Please show working out as well, thanks.
3y = 2 x + 3
is
y = (2/3)x + 1
slope = 2/3
so
y = (2/3)x + b if parallel
-4 = (2/3)6 + b
b = -8
so
y = (2/3)x-8
3 y = 2 x - 24
The slope of 2x-3y+3=0 is 2/3.
The parallel line you want has a slope of 2/3 and passes through (6,-4)
So, using the point-slope form of the line,
y+4 = 2/3 (x-6)
To find the equation of a line parallel to another line, we need to determine the slope of the given line. Once we have the slope, we can use the point-slope form of a line to find the equation of the parallel line.

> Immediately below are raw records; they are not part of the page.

**src/rtl/bma_pkg.sv**
```systemverilog
package bma_pkg;
  typedef enum logic [1:0] {
    OWN_CPU  = 2'd0,
    OWN_DMA  = 2'd1,
    OWN_HOLD = 2'd2,
    OWN_REFR = 2'd3
  } owner_t;
endpackage

```
**src/rtl/bma_chan.sv**
```systemverilog
module bma_chan #(
  parameter int CNT_W = 8
) (
  input  logic             clk,
  input  logic             rst_n,
  input  logic             req,
  input  logic             en,
  input  logic             wr,
  input  logic [CNT_W-1:0] wdata,
  input  logic             dec,
  input  logic             clr,
  output logic [CNT_W-1:0] cnt,
  output logic             elig
);
  logic pend_q;
  logic [CNT_W-1:0] cnt_q;

  always_ff @(posedge clk or negedge rst_n) begin
    if (!rst_n) begin
      pend_q <= 1'b0;
    end else if (!en) begin
      pend_q <= 1'b0;
    end else begin
      pend_q <= (pend_q & ~clr) | req;
    end
  end

  always_ff @(posedge clk or negedge rst_n) begin
    if (!rst_n) begin
      cnt_q <= '0;
    end else if (wr) begin
      cnt_q <= wdata;
    end else if (dec && cnt_q != '0) begin
      cnt_q <= cnt_q - 1'b1;
    end
  end

  assign cnt  = cnt_q;
  assign elig = pend_q & en & (cnt_q != '0);
endmodule

```
**src/rtl/bma_pick.sv**
```systemverilog
module bma_pick #(
  parameter int N  = 4,
  parameter int IW = 2
) (
  input  logic [N-1:0]  vec,
  output logic          vld,
  output logic [IW-1:0] idx
);
  always_comb begin
    vld = 1'b0;
    idx = '0;
    for (int i = N - 1; i >= 0; i--) begin
      if (vec[i]) begin
        vld = 1'b1;
        idx = IW'(i);
      end
    end
  end
endmodule

```
**src/rtl/bus_master_arbiter.sv**
```systemverilog
module bus_master_arbiter
  import bma_pkg::*;
#(
  parameter int NUM_CH = 4,
  parameter int CNT_W  = 8,
  localparam int CH_W  = (NUM_CH > 1) ? $clog2(NUM_CH) : 1
) (
  input  logic              clk,
  input  logic              rst_n,
  input  logic              refresh_req,
  input  logic              hold_req,
  input  logic [NUM_CH-1:0] ch_req,
  input  logic [NUM_CH-1:0] ch_en,
  input  logic [NUM_CH-1:0] ch_steal,
  input  logic [NUM_CH-1:0] cnt_wr,
  input  logic [CNT_W-1:0]  cnt_wdata,
  input  logic              term_n,
  input  logic              cycle_done,
  output logic              gnt_refresh,
  output logic              gnt_hold,
  output logic              gnt_dma,
  output logic              gnt_cpu,
  output logic [CH_W-1:0]   dma_ch
);
  owner_t owner_q, owner_nxt;
  logic [CH_W-1:0] act_q, dma_sel, pick_idx;
  logic lock_vld_q;

  logic [NUM_CH-1:0][CNT_W-1:0] cnt_all;
  logic [NUM_CH-1:0] elig, elig_next, clr_vec, dec_vec;
  logic dma_cycle_end, act_steal, act_last, forced, end_serv;
  logic lock_keep, pick_vld, steal_gap, dma_want;

  assign dma_cycle_end = cycle_done && (owner_q == OWN_DMA);
  assign act_steal     = ch_steal[act_q];
  assign act_last      = (cnt_all[act_q] <= CNT_W'(1));
  assign forced        = dma_cycle_end && !term_n;
  assign end_serv      = dma_cycle_end && (act_steal || act_last || forced);
  assign clr_vec       = end_serv ? (NUM_CH'(1) << act_q) : '0;
  assign dec_vec       = dma_cycle_end ? (NUM_CH'(1) << act_q) : '0;

  for (genvar g = 0; g < NUM_CH; g++) begin : g_chan
    bma_chan #(.CNT_W(CNT_W)) u_chan (
      .clk   (clk),
      .rst_n (rst_n),
      .req   (ch_req[g]),
      .en    (ch_en[g]),
      .wr    (cnt_wr[g]),
      .wdata (cnt_wdata),
      .dec   (dec_vec[g]),
      .clr   (clr_vec[g]),
      .cnt   (cnt_all[g]),
      .elig  (elig[g])
    );
  end

  assign elig_next = elig & ~clr_vec;

  bma_pick #(.N(NUM_CH), .IW(CH_W)) u_pick (
    .vec (elig_next),
    .vld (pick_vld),
    .idx (pick_idx)
  );

  assign lock_keep = lock_vld_q && elig_next[act_q];
  assign steal_gap = dma_cycle_end && act_steal;
  assign dma_want  = lock_keep || (pick_vld && !steal_gap);
  assign dma_sel   = lock_keep ? act_q : pick_idx;

  always_comb begin
    if (refresh_req)   owner_nxt = OWN_REFR;
    else if (hold_req) owner_nxt = OWN_HOLD;
    else if (dma_want) owner_nxt = OWN_DMA;
    else               owner_nxt = OWN_CPU;
  end

  always_ff @(posedge clk or negedge rst_n) begin
    if (!rst_n) begin
      owner_q    <= OWN_CPU;
      act_q      <= '0;
      lock_vld_q <= 1'b0;
    end else if (cycle_done) begin
      owner_q <= owner_nxt;
      if (owner_nxt == OWN_DMA) begin
        act_q      <= dma_sel;
        lock_vld_q <= !ch_steal[dma_sel];
      end else begin
        lock_vld_q <= lock_keep;
      end
    end else begin
      lock_vld_q <= lock_vld_q && ch_en[act_q];
    end
  end

  assign gnt_refresh = (owner_q == OWN_REFR);
  assign gnt_hold    = (owner_q == OWN_HOLD);
  assign gnt_dma     = (owner_q == OWN_DMA);
  assign gnt_cpu     = (owner_q == OWN_CPU);
  assign dma_ch      = act_q;
endmodule

```
**config.mk**
```make
export PLATFORM = sky130hd
export DESIGN_NAME = bus_master_arbiter
export DESIGN_NICKNAME = d
export VERILOG_FILES = /design/src/rtl/bma_pkg.sv /design/src/rtl/bma_chan.sv /design/src/rtl/bma_pick.sv /design/src/rtl/bus_master_arbiter.sv
export SDC_FILE = /design/constraint.sdc
export NUM_CORES = 1
export LEC_CHECK = 0
export BUFFER_PORTS_ARGS = -buffer_cell sky130_fd_sc_hd__buf_2
export CAP_MARGIN = 20
export CORE_UTILIZATION = 50
export DETAILED_ROUTE_END_ITERATION = 8
export GPL_ROUTABILITY_DRIVEN = 1
export PLACE_DENSITY = 0.71
export SYNTH_ARGS = -nofsm -noshare
export SYNTH_HDL_FRONTEND = slang
export SYNTH_HIERARCHICAL = 1
export SYNTH_SLANG_ARGS = --single-unit
```
**constraint.sdc**
```tcl
create_clock -name clk -period 8.8 [get_ports clk]
set_input_delay 2.2 -clock clk [delete_from_list [all_inputs] [get_ports clk]]
set_output_delay 2.2 -clock clk [all_outputs]
set_load 0.01 [all_outputs]
```
# Word-level counts from Yosys, hierarchy flattened
# Index checks and enable logic that the tools add are counted.
# op_classes
n_mux,38
bitwise,22
shifts,1
magnitude_cmp,3
n_addsub,4
n_reduce_logical,27
eq_ne,4
# op_table
cell,n
8-bit 2-to-1 mux,9
8-bit nonzero test,4
8-bit by 1-bit subtractor with 8-bit output (second input constant),4
8-bit binary-select mux with 2-bit select,1
1-bit 2-to-1 mux,15
2-bit 2-to-1 mux,7
1-bit bitwise AND,12
1-bit logical AND,11
1-bit binary-select mux with 2-bit select,4
8-bit by 1-bit less-or-equal comparator with 1-bit output (second input constant),1
4-bit 2-to-1 mux,2
2-bit nonzero test,4
2-bit by 3-bit less-than comparator with 1-bit output (second input constant),2
4-bit bitwise AND,1
2-bit by 1-bit == test with 1-bit output (second input constant),2
2-bit == test (second input constant),2
1-bit NOT,4
4-bit NOT,1
1-bit bitwise OR,4
1-bit by 2-bit left shift with 4-bit output (first input constant),1
1-bit zero test,3
1-bit logical OR,3
2-bit zero test,1
2-bit AND reduction,1
# totals
elab_cells,110
in_bits,30
reg_bits,41
output_inout_bits,6

# Logic depth before layout (Yosys ltp)
# Gate-level depths: netlist (run 1).
# logic_depth
ltp_word,21
ltp_mapped,14
depth_no_buf,12

# Hierarchy
# Netlist (run 1), hierarchy kept.
# modules_own_cells
module,seq_area_each_um2,n_inst,cells_per_inst,area_per_inst_um2
bma_chan,225.2,4,64,590.6
bus_master_arbiter,125.1,1,79,651.9
bma_pick,0.0,1,7,35.0

# Worst setup path before layout (run 1)
# Ideal clock, no wire load.
# synth_path
path_kind,input port to flip-flop
startpoint,in ch_steal[1]
endpoint,reg lock_vld_q
setup_ns,0.064
stages,12
t_arrival_ns,4.183
slack_ns,4.553
n_path_buf,0
required_time_ns,8.736
path_cell_list,and2_1 -> a211oi_1 -> nand4_1 -> nand2_1 -> nor3_1 -> nor2b_1 -> nor2_1 -> nand2_1 -> o31ai_1 -> or4_1 -> a221oi_2 -> a211o_1
# synth_lines
item,line,text
from (decl),bus_master_arbiter.sv:14,"input logic [NUM_CH-1:0] ch_steal,"
1-bit binary-select mux with 2-bit select,bus_master_arbiter.sv:35,assign act_steal = ch_steal[act_q];
1-bit 2-to-1 mux (not written as such),bus_master_arbiter.sv:35,
1-bit logical OR (2 in a row),bus_master_arbiter.sv:38,assign end_serv = dma_cycle_end && (act_steal || act_last || forced);
1-bit logical AND,bus_master_arbiter.sv:38,
4-bit 2-to-1 mux,bus_master_arbiter.sv:39,assign clr_vec = end_serv ? (NUM_CH'(1) << act_q) : '0;
named net clr_vec[0],bus_master_arbiter.sv:30,"logic [NUM_CH-1:0] elig, elig_next, clr_vec, dec_vec;"
4-bit NOT,bus_master_arbiter.sv:57,assign elig_next = elig & ~clr_vec;
4-bit bitwise AND,bus_master_arbiter.sv:57,
named net elig_next[0],bus_master_arbiter.sv:30,
[... 1 more ...],n/a,
named net pick_vld,bus_master_arbiter.sv:32,"logic lock_keep, pick_vld, steal_gap, dma_want;"
1-bit logical AND,bus_master_arbiter.sv:67,assign dma_want = lock_keep || (pick_vld && !steal_gap);
1-bit logical OR,bus_master_arbiter.sv:67,
1-bit 2-to-1 mux,bus_master_arbiter.sv:73,else if (dma_want) owner_nxt = OWN_DMA;
2-bit 2-to-1 mux,bus_master_arbiter.sv:72,else if (hold_req) owner_nxt = OWN_HOLD;
2-bit 2-to-1 mux,bus_master_arbiter.sv:71,if (refresh_req) owner_nxt = OWN_REFR;
2-bit by 1-bit == test with 1-bit output,bus_master_arbiter.sv:84,if (owner_nxt == OWN_DMA) begin
1-bit 2-to-1 mux,bus_master_arbiter.sv:84,
1-bit 2-to-1 mux,bus_master_arbiter.sv:82,end else if (cycle_done) begin
to (signal assigned),bus_master_arbiter.sv:86,lock_vld_q <= !ch_steal[dma_sel];
to (signal assigned),bus_master_arbiter.sv:88,lock_vld_q <= lock_keep;
to (signal assigned),bus_master_arbiter.sv:91,lock_vld_q <= lock_vld_q && ch_en[act_q];
to (decl),bus_master_arbiter.sv:27,logic lock_vld_q;
# The timed path passes the listed nets, and every way through them passes these cells. The select of a mux whose other input is x is not followed.
# A chain may end at the register's enable or synchronous reset.

# Worst setup path in the final report (run 1)
# layout_path
startpoint,in ch_steal[1]
endpoint,reg lock_vld_q
# layout_lines
item,line,text
1-bit binary-select mux with 2-bit select,bus_master_arbiter.sv:35,
1-bit 2-to-1 mux (not written as such),bus_master_arbiter.sv:35,
1-bit logical OR (2 in a row),bus_master_arbiter.sv:38,
1-bit logical AND,bus_master_arbiter.sv:38,
4-bit 2-to-1 mux,bus_master_arbiter.sv:39,
named net clr_vec[1],bus_master_arbiter.sv:30,
4-bit NOT,bus_master_arbiter.sv:57,
4-bit bitwise AND,bus_master_arbiter.sv:57,
named net elig_next[1],bus_master_arbiter.sv:30,
2-bit 2-to-1 mux (2 in a row),bma_pick.sv:13,if (vec[i]) begin
named net pick_idx[0],bus_master_arbiter.sv:26,"logic [CH_W-1:0] act_q, dma_sel, pick_idx;"
2-bit 2-to-1 mux,bus_master_arbiter.sv:68,assign dma_sel = lock_keep ? act_q : pick_idx;
1-bit binary-select mux with 2-bit select,bus_master_arbiter.sv:86,
1-bit 2-to-1 mux (not written as such),bus_master_arbiter.sv:86,
1-bit zero test,bus_master_arbiter.sv:86,
1-bit 2-to-1 mux,bus_master_arbiter.sv:84,
1-bit 2-to-1 mux,bus_master_arbiter.sv:82,
# The timed path passes the listed nets, and every way through them passes these cells. The select of a mux whose other input is x is not followed.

The given line has the equation 2x - 3y + 3 = 0. To put it in slope-intercept form (y = mx + b), we need to isolate y. Subtracting 2x from both sides, we get -3y = -2x - 3. Dividing by -3, we have y = (2/3)x + 1.
The slope of the given line is the coefficient of x in this equation, which is 2/3. Since the parallel line has the same slope, the equation of the parallel line will have the form y = (2/3)x + b, where b is the y-intercept.
To determine the value of b, we can use the given point (6, -4) that the parallel line passes through. Plugging in these values into the equation, we get -4 = (2/3)(6) + b. Simplifying, -4 = 4 + b. Subtracting 4 from both sides, we find that b = -8.
Now we can write the equation of the parallel line using the slope-intercept form: y = (2/3)x - 8.